With their pitched roofs and often awkward footprints, attic spaces are always going to require a little ingenuity if you want to make the most of them. Usually attics are used for bedrooms and bathrooms, so they pose some familiar problems: do you squeeze something low under the eaves, like a bed or a bath, or do you build into the space and try and create deceptive storage and clever showers? We've gathered a few ideas from our archive that demonstrate perennially stylish and well thought out answers to these questions: all you have to do is copy them.
The box bed
Both practical and charming, box beds are an excellent and widely used solution for the problem of what to put under the eaves. The key is to give them some kind of separation from the rest of the space, which makes them feel more deliberate than simply a bed jammed into a corner. Give the bed structure by constructing a box around it or adding curtains to close it off from the rest of the space. Inside the bed nook, a lamp mounted on the wall, bookshelves and a patterned headboard all help to make the space feel deeply appealing and cosy: the perfect little hideaway.
The clever storage
If you want efficient storage in an attic, you'll almost certainly have to look to bespoke joinery to make the most of space under a pitched roof. You can either build out an entire wall, as Salvesen Graham and Spencer & Wedekind have done in the attic below, or make something that looks more like a freestanding piece of furniture, as Laura Stephens has done in a cottage, where a little light quirkiness never goes amiss.

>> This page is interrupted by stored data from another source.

What follows belongs to an exercise in optimizing a design on an open flow for small area, a short achievable clock period and few clock cycles; a production flow would make more cautious choices. At most, simulation tests tie the RTL to the original design; equivalence was not proved. For runs 1 to 4, only the layout was checked, not whether the RTL still works. Power and IR drop assume default switching activity.

--- design/flow/run.sh ---
#!/bin/bash
# synth_recipe.tcl (not shown) runs the flow's synth.tcl, then flattens the netlist and writes it again
# the make line also repeats each setting of config.mk as NAME=value (left out here)
make -C /OpenROAD-flow-scripts/flow DESIGN_CONFIG=/design/flow/config.mk WORK_HOME=/design/flow/orfs CLKGATE_MAP_FILE= SYNTH_SCRIPT=/design/flow/synth_recipe.tcl finish
--- design/flow/config.mk ---
export PLATFORM = sky130hd
export DESIGN_NAME = bp_unit
export DESIGN_NICKNAME = bp_unit
export VERILOG_FILES = /design/flow/design.v
export SDC_FILE = /design/flow/constraint.sdc
export NUM_CORES = 4
export LEC_CHECK = 0
export CAP_MARGIN = 20
export CORE_MARGIN = 2
export CORE_UTILIZATION = 40
export SLEW_MARGIN = 20
--- design/flow/constraint.sdc ---
create_clock -name core_clock -period 5.0 [get_ports {clk}]
set_input_delay 1.0000 -clock core_clock [delete_from_list [all_inputs] [get_ports {clk}]]
set_output_delay 1.0000 -clock core_clock [all_outputs]
set_load 0.01 [all_outputs]
--- design/flow/design.v ---
`default_nettype none
package bp_pkg;
    localparam int PHT_SIZE    = 128;
    localparam int PHT_INDEX_W = $clog2(PHT_SIZE);
    localparam int PC_W = 32;
    localparam int CTR_W = 2;
    localparam logic [CTR_W-1:0] CTR_INIT = 2'd1;
    localparam int STAT_W = 16;
    typedef enum logic [6:0] {
        kind_br   = 7'b1100011,
        kind_jal  = 7'b1101111,
        kind_jalr = 7'b1100111
    } br_kind_t;
    typedef enum logic [1:0] {
        st_idle   = 2'd0,
        st_lookup = 2'd1,
        st_read   = 2'd2,
        st_ack    = 2'd3
    } hs_state_t;
endpackage
`default_nettype wire
`timescale 1ns/1ps
`default_nettype none
import bp_pkg::*;
module bp_index_stage (
    input  logic                           clk,
    input  logic                           rst,
    input  logic                           pred_req,
    input  logic [bp_pkg::PC_W-1:0]        pred_pc,
    input  logic [bp_pkg::PHT_INDEX_W-1:0] ghr,
    input  logic [bp_pkg::PHT_SIZE-1:0]    tk_bits,
    output logic                           pred_ack,
    output logic                           pred_taken,
    output logic [bp_pkg::PHT_INDEX_W-1:0] pred_index
);
    logic                   req_q;
    logic [PHT_INDEX_W-1:0] index;
    assign index = pred_pc[PHT_INDEX_W+1:2] ^ ghr;
    always_ff @(posedge clk) begin
        if (rst) begin
            req_q <= 1'b0;
        end else begin
            req_q <= pred_req;
        end
    end
    assign pred_ack = pred_req & req_q;
    always_ff @(posedge clk) begin
        pred_index <= index;
        pred_taken <= tk_bits[index];
    end
endmodule
`default_nettype wire
`timescale 1ns/1ps
`default_nettype none
import bp_pkg::*;
module pht_table (
    input  logic                           clk,
    input  logic                           rst,
    input  logic                           upd_en,
    input  logic [bp_pkg::PHT_INDEX_W-1:0] upd_index,
    input  logic                           upd_taken,
    output logic [bp_pkg::PHT_SIZE-1:0]    tk_bits
);
    localparam logic [CTR_W-1:0] CTR_MAX = {CTR_W{1'b1}};
    logic [CTR_W-1:0] ctrs [PHT_SIZE];
    logic [CTR_W-1:0] upd_old;
    logic [CTR_W-1:0] upd_new;
    always_comb begin
        upd_old = ctrs[upd_index];
        upd_new = upd_old;
        if (upd_taken && upd_old != CTR_MAX) begin
            upd_new = upd_old + 1'b1;
        end else if (!upd_taken && upd_old != '0) begin
            upd_new = upd_old - 1'b1;
        end
    end
    always_ff @(posedge clk) begin
        if (rst) begin
            for (int i = 0; i < PHT_SIZE; i++) begin
                ctrs[i] <= CTR_INIT;
            end
        end else if (upd_en) begin
            ctrs[upd_index] <= upd_new;
        end
    end
    always_comb begin
        for (int i = 0; i < PHT_SIZE; i++) begin
            tk_bits[i] = ctrs[i][CTR_W-1];
        end
    end
endmodule
`default_nettype wire
`timescale 1ns/1ps
`default_nettype none
import bp_pkg::*;
module bp_resolve_stage (
    input  logic                           clk,
    input  logic                           rst,
    input  logic                           res_req,
    input  bp_pkg::br_kind_t               res_kind,
    input  logic [bp_pkg::PHT_INDEX_W-1:0] res_index,
    input  logic                           res_taken,
    output logic                           res_ack,
    output logic [bp_pkg::PHT_INDEX_W-1:0] ghr,
    output logic                           upd_en,
    output logic [bp_pkg::PHT_INDEX_W-1:0] upd_index,
    output logic                           upd_taken,
    output logic                           stat_en,
    output logic                           is_br,
    output logic                           is_jal,
    output logic                           is_jalr
);
    logic rdy;
    logic req_q;
    always_ff @(posedge clk) begin
        if (rst) begin
            rdy   <= 1'b0;
            req_q <= 1'b0;
        end else begin
            rdy   <= 1'b1;
            req_q <= res_req;
        end
    end
    assign res_ack = res_req & rdy;
    assign is_br   = (res_kind == kind_br);
    assign is_jal  = (res_kind == kind_jal);
    assign is_jalr = (res_kind == kind_jalr);
    assign stat_en = res_req & ~req_q;
    always_ff @(posedge clk) begin
        if (rst) begin
            upd_en <= 1'b0;
        end else begin
            upd_en <= stat_en & is_br;
        end
        upd_index <= res_index;
        upd_taken <= res_taken;
    end
    always_ff @(posedge clk) begin
        if (rst) begin
            ghr <= '0;
        end else if (upd_en) begin
            ghr <= {ghr[PHT_INDEX_W-2:0], upd_taken};
        end
    end
endmodule
`default_nettype wire
`timescale 1ns/1ps
`default_nettype none
import bp_pkg::*;
module mispredict_stats (
    input  logic                      clk,
    input  logic                      rst,
    input  logic                      stat_en,
    input  logic                      is_br,
    input  logic                      is_jal,
    input  logic                      is_jalr,
    input  logic                      stat_miss,
    output logic [bp_pkg::STAT_W-1:0] br_total,
    output logic [bp_pkg::STAT_W-1:0] br_missed,
    output logic [bp_pkg::STAT_W-1:0] jal_total,
    output logic [bp_pkg::STAT_W-1:0] jal_missed,
    output logic [bp_pkg::STAT_W-1:0] jalr_total,
    output logic [bp_pkg::STAT_W-1:0] jalr_missed
);
    always_ff @(posedge clk) begin
        if (rst) begin
            br_total    <= '0;
            br_missed   <= '0;
            jal_total   <= '0;
            jal_missed  <= '0;
            jalr_total  <= '0;
            jalr_missed <= '0;
        end else if (stat_en) begin
            if (is_br) begin
                br_total <= br_total + 1'b1;
                if (stat_miss) br_missed <= br_missed + 1'b1;
            end
            if (is_jal) begin
                jal_total <= jal_total + 1'b1;
                if (stat_miss) jal_missed <= jal_missed + 1'b1;
            end
            if (is_jalr) begin
                jalr_total <= jalr_total + 1'b1;
                if (stat_miss) jalr_missed <= jalr_missed + 1'b1;
            end
        end
    end
endmodule
`default_nettype wire
`timescale 1ns/1ps
`default_nettype none
import bp_pkg::*;
module bp_unit (
    input  logic                           clk,
    input  logic                           rst,
    input  logic                           pred_req,
    input  logic [bp_pkg::PC_W-1:0]        pred_pc,
    output logic                           pred_ack,
    output logic                           pred_taken,
    output logic [bp_pkg::PHT_INDEX_W-1:0] pred_index,
    input  logic                           res_req,
    input  bp_pkg::br_kind_t               res_kind,
    input  logic [bp_pkg::PHT_INDEX_W-1:0] res_index,
    input  logic                           res_taken,
    input  logic                           res_mispred,
    output logic                           res_ack,
    output logic [bp_pkg::STAT_W-1:0]      br_total,
    output logic [bp_pkg::STAT_W-1:0]      br_missed,
    output logic [bp_pkg::STAT_W-1:0]      jal_total,
    output logic [bp_pkg::STAT_W-1:0]      jal_missed,
    output logic [bp_pkg::STAT_W-1:0]      jalr_total,
    output logic [bp_pkg::STAT_W-1:0]      jalr_missed
);
    logic [PHT_INDEX_W-1:0] ghr;
    logic                   upd_en;
    logic [PHT_INDEX_W-1:0] upd_index;
    logic                   upd_taken;
    logic                   stat_en;
    logic                   is_br;
    logic                   is_jal;
    logic                   is_jalr;
    logic [PHT_SIZE-1:0]    tk_bits;
    bp_index_stage index_stage (
        .clk          (clk),
        .rst          (rst),
        .pred_req     (pred_req),
        .pred_pc      (pred_pc),
        .ghr          (ghr),
        .tk_bits      (tk_bits),
        .pred_ack     (pred_ack),
        .pred_taken   (pred_taken),
        .pred_index   (pred_index)
    );
    pht_table pht (
        .clk          (clk),
        .rst          (rst),
        .upd_en       (upd_en),
        .upd_index    (upd_index),
        .upd_taken    (upd_taken),
        .tk_bits      (tk_bits)
    );
    bp_resolve_stage resolve_stage (
        .clk          (clk),
        .rst          (rst),
        .res_req      (res_req),
        .res_kind     (res_kind),
        .res_index    (res_index),
        .res_taken    (res_taken),
        .res_ack      (res_ack),
        .ghr          (ghr),
        .upd_en       (upd_en),
        .upd_index    (upd_index),
        .upd_taken    (upd_taken),
        .stat_en      (stat_en),
        .is_br        (is_br),
        .is_jal       (is_jal),
        .is_jalr      (is_jalr)
    );
    mispredict_stats stats (
        .clk          (clk),
        .rst          (rst),
        .stat_en      (stat_en),
        .is_br        (is_br),
        .is_jal       (is_jal),
        .is_jalr      (is_jalr),
        .stat_miss    (res_mispred),
        .br_total     (br_total),
        .br_missed    (br_missed),
        .jal_total    (jal_total),
        .jal_missed   (jal_missed),
        .jalr_total   (jalr_total),
        .jalr_missed  (jalr_missed)
    );
endmodule
`default_nettype wire
This is an optimization exercise on Yosys and OpenROAD, whose aim is small area, not a production implementation.
Function was not checked in any run shown here: the RTL went through the layout flow alone.
The flow treats the clock pin as an ideal source, which a real chip does not have.
Power is estimated from default activity; no workload was simulated.

### flow/config.mk
export PLATFORM = sky130hd
export DESIGN_NAME = bmem_line_adapter
export DESIGN_NICKNAME = bmem_line_adapter
export VERILOG_FILES = /design/flow/design.v
export SDC_FILE = /design/flow/constraint.sdc
export NUM_CORES = 4
export LEC_CHECK = 0
export CAP_MARGIN = 20
export CORE_AREA = 10 10 390 390
export DIE_AREA = 0 0 400 400
export SLEW_MARGIN = 20
export SYNTH_HIERARCHICAL = 1
export SYNTH_MINIMUM_KEEP_SIZE = 0
### flow/constraint.sdc
create_clock -name core_clock -period 5.0 [get_ports {clk}]
set_input_delay 1.0000 -clock core_clock [delete_from_list [all_inputs] [get_ports {clk}]]
set_output_delay 1.0000 -clock core_clock [all_outputs]
set_load 0.01 [all_outputs]
### flow/design.v
package bmem_pkg;
    localparam int BEAT_W      = 64;
    localparam int BEATS       = 4;
    localparam int LINE_W      = BEAT_W * BEATS;
    localparam int OFFSET_BITS = 5;
endpackage
module rr_arbiter2 (
    input  logic req_i,
    input  logic req_d,
    input  logic last_d,
    output logic gnt_d,
    output logic any_req
);
    assign gnt_d   = req_d & (~req_i | ~last_d);
    assign any_req = req_i | req_d;
endmodule
module bmem_beat_sel #(
    parameter int BEATS = 4
) (
    input  logic [BEATS-1:0] d,
    input  logic [BEATS-1:0] sel_n,
    output logic             q
);
    assign q = &(d | sel_n);
endmodule
Background: an optimization exercise with open tools, aiming at small area, a short achievable clock period and few clock cycles per item. Do not read the settings as production practice. Function was checked by simulation only, so behaviour that the tests miss may differ from the original.

$ cat design/flow/flow/run.sh
#!/bin/bash
set -euo pipefail
bash standard.sh SETUP_SLACK_MARGIN=8.4 "BUFFER_PORTS_ARGS=-buffer_cell sky130_fd_sc_hd__buf_2" finish > standard.log 2>&1
$ cat design/flow/standard.sh
#!/bin/bash
# synth_recipe.tcl (not shown) runs the flow's synth.tcl, then flattens the netlist and writes it again
# the make line also repeats each setting of config.mk as NAME=value (left out here)
make -C /OpenROAD-flow-scripts/flow DESIGN_CONFIG=/design/flow/config.mk WORK_HOME=/design/flow/orfs CLKGATE_MAP_FILE= SYNTH_SCRIPT=/design/flow/synth_recipe.tcl "${@:-finish}"
$ cat design/flow/config.mk
export PLATFORM = sky130hd
export DESIGN_NAME = yuvToRgb
export DESIGN_NICKNAME = yuvToRgb
export VERILOG_FILES = /design/flow/design.v
export SDC_FILE = /design/flow/constraint.sdc
export NUM_CORES = 4
export LEC_CHECK = 0
export CAP_MARGIN = 20
export CORE_MARGIN = 2
export CORE_UTILIZATION = 40
export SETUP_SLACK_MARGIN = 5
export SLEW_MARGIN = 20
export SYNTH_HIERARCHICAL = 1
export SYNTH_MINIMUM_KEEP_SIZE = 0
$ cat design/flow/constraint.sdc
create_clock -name core_clock -period 12.0 [get_ports {Clock}]
set_input_delay 2.4000 -clock core_clock [delete_from_list [all_inputs] [get_ports {Clock}]]
set_output_delay 2.4000 -clock core_clock [all_outputs]
set_load 0.01 [all_outputs]
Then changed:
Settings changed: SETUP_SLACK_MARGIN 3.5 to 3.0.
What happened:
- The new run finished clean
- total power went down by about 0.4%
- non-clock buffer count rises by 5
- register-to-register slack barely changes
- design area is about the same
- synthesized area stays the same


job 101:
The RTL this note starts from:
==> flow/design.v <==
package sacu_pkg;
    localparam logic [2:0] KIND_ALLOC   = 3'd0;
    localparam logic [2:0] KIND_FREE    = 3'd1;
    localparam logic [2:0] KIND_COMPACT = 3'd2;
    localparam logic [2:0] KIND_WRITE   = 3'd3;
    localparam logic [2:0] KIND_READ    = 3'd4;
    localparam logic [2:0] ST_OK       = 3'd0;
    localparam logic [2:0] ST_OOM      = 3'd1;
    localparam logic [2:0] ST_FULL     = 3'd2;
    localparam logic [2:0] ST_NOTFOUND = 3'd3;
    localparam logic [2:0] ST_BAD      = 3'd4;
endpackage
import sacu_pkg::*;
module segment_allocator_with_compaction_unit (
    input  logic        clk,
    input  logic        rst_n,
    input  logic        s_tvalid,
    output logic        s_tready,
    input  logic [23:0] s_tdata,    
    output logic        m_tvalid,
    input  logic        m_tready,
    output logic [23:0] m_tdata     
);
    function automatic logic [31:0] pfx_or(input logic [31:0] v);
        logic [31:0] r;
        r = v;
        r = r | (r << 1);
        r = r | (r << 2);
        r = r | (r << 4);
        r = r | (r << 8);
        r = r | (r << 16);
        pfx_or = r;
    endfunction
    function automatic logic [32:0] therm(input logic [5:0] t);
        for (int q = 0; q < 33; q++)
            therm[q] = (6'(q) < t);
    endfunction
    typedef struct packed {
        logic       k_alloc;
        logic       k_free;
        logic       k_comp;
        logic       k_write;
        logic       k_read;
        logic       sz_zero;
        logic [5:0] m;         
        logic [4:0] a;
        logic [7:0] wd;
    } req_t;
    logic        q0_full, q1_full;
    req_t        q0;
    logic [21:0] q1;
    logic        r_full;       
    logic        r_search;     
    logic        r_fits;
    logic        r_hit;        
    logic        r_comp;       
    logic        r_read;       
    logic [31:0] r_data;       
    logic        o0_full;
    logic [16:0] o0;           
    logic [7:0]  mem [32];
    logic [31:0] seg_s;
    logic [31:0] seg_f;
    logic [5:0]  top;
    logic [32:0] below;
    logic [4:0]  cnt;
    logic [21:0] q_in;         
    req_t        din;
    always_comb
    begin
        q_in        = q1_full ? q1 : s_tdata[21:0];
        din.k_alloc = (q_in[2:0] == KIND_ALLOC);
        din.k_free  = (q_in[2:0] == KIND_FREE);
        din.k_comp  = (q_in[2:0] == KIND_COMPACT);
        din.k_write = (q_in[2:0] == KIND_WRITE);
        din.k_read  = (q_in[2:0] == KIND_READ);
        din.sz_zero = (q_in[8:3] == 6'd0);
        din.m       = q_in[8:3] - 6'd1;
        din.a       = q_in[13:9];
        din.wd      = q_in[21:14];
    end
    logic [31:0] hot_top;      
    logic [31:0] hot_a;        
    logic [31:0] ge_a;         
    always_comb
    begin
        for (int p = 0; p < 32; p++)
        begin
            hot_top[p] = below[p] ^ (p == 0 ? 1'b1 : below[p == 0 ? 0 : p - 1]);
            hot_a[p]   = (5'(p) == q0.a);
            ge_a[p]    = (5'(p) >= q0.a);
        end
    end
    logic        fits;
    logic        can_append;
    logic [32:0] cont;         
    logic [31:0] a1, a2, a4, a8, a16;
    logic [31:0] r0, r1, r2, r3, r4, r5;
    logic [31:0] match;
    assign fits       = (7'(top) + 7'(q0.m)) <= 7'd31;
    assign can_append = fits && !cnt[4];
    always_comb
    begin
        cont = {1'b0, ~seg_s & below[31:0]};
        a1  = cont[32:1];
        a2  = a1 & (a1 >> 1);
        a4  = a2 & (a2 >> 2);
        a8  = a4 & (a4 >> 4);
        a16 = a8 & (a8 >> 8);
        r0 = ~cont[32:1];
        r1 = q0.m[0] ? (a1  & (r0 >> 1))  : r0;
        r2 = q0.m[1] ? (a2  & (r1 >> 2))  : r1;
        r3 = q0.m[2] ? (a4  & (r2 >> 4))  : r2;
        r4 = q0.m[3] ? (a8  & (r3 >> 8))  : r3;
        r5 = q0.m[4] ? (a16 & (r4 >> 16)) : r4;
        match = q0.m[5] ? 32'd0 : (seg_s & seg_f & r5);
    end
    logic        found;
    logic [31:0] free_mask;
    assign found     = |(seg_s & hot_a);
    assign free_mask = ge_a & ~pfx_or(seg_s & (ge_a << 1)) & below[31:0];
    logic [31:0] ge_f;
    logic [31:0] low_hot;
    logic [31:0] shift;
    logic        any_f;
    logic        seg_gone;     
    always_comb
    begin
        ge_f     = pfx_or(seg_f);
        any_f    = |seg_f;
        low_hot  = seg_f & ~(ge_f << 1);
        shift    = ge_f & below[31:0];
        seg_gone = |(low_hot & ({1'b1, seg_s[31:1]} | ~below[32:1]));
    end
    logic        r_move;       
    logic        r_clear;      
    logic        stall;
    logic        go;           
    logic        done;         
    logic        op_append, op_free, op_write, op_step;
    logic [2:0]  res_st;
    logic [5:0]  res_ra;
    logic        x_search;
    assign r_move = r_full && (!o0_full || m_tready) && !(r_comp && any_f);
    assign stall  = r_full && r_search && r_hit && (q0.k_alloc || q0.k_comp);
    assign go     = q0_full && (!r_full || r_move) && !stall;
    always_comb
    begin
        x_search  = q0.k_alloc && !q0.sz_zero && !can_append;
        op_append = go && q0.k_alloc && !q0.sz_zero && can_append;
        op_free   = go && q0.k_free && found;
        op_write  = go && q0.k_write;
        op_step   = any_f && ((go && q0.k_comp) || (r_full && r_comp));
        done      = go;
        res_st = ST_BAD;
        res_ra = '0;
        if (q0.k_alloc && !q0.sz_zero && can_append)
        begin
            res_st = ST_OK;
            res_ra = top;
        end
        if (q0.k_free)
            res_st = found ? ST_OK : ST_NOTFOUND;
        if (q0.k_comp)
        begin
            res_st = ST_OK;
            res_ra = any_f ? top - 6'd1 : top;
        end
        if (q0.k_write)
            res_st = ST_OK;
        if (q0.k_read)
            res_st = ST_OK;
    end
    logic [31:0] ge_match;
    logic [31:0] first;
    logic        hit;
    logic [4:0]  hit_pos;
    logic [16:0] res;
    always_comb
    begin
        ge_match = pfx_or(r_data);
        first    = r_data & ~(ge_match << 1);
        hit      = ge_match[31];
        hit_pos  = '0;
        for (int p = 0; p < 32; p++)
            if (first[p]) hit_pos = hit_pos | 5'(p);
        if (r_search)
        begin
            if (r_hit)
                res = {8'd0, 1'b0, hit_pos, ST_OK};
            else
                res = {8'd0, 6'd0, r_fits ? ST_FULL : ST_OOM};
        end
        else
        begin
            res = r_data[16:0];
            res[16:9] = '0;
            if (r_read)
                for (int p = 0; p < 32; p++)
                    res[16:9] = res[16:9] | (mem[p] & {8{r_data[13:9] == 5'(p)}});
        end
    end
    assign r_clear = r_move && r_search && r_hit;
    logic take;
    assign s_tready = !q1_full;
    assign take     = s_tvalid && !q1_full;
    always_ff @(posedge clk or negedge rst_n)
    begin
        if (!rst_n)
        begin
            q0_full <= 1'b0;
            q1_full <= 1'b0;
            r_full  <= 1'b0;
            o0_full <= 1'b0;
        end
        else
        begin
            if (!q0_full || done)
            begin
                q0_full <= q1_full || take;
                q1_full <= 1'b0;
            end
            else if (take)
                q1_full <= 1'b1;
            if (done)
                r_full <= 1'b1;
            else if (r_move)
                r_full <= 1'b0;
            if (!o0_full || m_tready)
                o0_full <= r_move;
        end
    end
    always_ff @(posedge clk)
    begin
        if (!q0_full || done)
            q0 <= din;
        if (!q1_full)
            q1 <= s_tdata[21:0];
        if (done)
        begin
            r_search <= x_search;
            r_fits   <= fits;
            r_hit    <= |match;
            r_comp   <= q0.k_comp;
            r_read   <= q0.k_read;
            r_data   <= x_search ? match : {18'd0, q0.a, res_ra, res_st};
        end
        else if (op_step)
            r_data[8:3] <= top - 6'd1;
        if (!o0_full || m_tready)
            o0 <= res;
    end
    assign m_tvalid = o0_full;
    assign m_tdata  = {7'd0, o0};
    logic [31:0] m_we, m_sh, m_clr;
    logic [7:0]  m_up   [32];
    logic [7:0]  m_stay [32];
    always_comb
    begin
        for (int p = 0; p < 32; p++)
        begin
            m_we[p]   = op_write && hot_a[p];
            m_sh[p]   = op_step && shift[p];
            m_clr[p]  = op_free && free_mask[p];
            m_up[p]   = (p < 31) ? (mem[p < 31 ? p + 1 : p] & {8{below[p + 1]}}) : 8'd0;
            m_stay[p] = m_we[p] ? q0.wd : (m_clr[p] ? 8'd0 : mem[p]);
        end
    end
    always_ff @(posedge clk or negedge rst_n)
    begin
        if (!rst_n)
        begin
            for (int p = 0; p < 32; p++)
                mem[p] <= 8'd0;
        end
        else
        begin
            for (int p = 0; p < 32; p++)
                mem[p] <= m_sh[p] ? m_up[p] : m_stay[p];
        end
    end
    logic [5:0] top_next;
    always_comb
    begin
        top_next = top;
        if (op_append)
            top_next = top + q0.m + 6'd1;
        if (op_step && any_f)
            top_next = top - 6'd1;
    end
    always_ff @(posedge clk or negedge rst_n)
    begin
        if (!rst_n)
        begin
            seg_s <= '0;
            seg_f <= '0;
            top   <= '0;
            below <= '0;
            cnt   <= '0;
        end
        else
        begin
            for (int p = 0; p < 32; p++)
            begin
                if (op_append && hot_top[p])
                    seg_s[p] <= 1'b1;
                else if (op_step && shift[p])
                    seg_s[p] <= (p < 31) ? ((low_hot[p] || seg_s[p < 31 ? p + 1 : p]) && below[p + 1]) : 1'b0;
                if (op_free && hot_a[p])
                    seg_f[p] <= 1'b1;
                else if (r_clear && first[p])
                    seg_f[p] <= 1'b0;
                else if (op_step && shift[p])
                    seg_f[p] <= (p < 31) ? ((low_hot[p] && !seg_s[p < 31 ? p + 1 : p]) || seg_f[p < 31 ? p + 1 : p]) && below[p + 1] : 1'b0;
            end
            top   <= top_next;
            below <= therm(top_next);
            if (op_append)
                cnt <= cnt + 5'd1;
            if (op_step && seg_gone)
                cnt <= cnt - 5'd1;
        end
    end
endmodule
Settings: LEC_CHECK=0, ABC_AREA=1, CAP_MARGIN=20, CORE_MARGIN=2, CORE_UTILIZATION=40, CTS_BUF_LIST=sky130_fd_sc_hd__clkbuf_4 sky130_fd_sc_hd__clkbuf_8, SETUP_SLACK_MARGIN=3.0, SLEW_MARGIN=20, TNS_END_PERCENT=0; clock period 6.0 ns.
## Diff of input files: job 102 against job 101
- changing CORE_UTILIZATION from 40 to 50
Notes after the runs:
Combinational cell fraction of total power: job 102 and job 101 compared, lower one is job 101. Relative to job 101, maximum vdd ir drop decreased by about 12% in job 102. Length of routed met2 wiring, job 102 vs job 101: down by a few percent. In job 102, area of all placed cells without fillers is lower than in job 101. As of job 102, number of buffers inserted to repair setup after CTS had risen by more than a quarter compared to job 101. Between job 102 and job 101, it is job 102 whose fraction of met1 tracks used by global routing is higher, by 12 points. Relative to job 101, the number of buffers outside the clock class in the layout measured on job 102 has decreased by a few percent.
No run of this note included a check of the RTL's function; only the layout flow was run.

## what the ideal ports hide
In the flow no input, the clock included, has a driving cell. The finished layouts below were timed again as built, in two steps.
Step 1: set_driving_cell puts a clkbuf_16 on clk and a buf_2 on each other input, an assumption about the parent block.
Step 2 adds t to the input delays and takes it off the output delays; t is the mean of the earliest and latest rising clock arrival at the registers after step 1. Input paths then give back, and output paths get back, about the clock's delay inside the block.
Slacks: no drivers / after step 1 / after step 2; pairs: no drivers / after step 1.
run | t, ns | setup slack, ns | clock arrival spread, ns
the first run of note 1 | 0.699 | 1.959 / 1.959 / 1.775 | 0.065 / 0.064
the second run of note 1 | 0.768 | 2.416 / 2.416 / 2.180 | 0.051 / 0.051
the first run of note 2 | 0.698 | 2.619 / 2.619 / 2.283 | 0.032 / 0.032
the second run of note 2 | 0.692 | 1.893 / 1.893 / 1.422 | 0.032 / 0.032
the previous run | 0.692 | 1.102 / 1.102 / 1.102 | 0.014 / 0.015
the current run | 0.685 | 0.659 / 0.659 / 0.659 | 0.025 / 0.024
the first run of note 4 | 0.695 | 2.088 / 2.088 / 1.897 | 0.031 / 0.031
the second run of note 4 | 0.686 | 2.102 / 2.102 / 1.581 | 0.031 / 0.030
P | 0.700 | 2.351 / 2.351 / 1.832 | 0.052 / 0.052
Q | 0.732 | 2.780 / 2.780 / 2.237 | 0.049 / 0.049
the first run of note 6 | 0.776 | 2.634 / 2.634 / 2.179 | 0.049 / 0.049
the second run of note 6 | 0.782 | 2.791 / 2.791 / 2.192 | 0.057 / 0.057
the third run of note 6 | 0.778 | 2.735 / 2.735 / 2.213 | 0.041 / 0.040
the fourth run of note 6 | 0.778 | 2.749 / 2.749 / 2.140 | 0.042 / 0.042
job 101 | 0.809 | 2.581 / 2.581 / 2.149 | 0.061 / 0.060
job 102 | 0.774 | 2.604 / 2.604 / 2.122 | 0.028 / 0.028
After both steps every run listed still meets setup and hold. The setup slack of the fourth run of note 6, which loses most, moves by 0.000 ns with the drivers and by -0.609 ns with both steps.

We particularly like the combination of shelves and wardrobes in the child's bedroom by Spencer & Wedekind, which uses the diagonal space in a particularly charming way.
The attic bathroom
There is pretty much only one sensible way to design an attic bathroom, and it has been repeated in various configurations many times in our archive. The bath needs to fit under the eaves, and ideally be boxed in so that a shelf runs all the way around it. The shower can then take its place at the taller end of the pitched roof. If the room has a reasonable amount of width to it, we love the idea of putting them next to each other, as Todhunter Earle has done in the bottom image. Of course, if space is limited, you can forgo a shower altogether. In the Arts & Crafts-style cottage pictured below, an abundance of natural materials – in the sisal carpet and the wicker lighting – stand out against airy, white walls.
The secret to making tricky spaces – such as attic bathrooms – feel comfortable and homey is in the layers you apply. Just look at the above image of lighting designer Alice Palmer's London house. Marble makes up a smart base, to which she has added splatterware tiles and a pretty green paint. Similarly, Jo Bibby has used painted wooden panelling to add intrigue to her attic bathroom.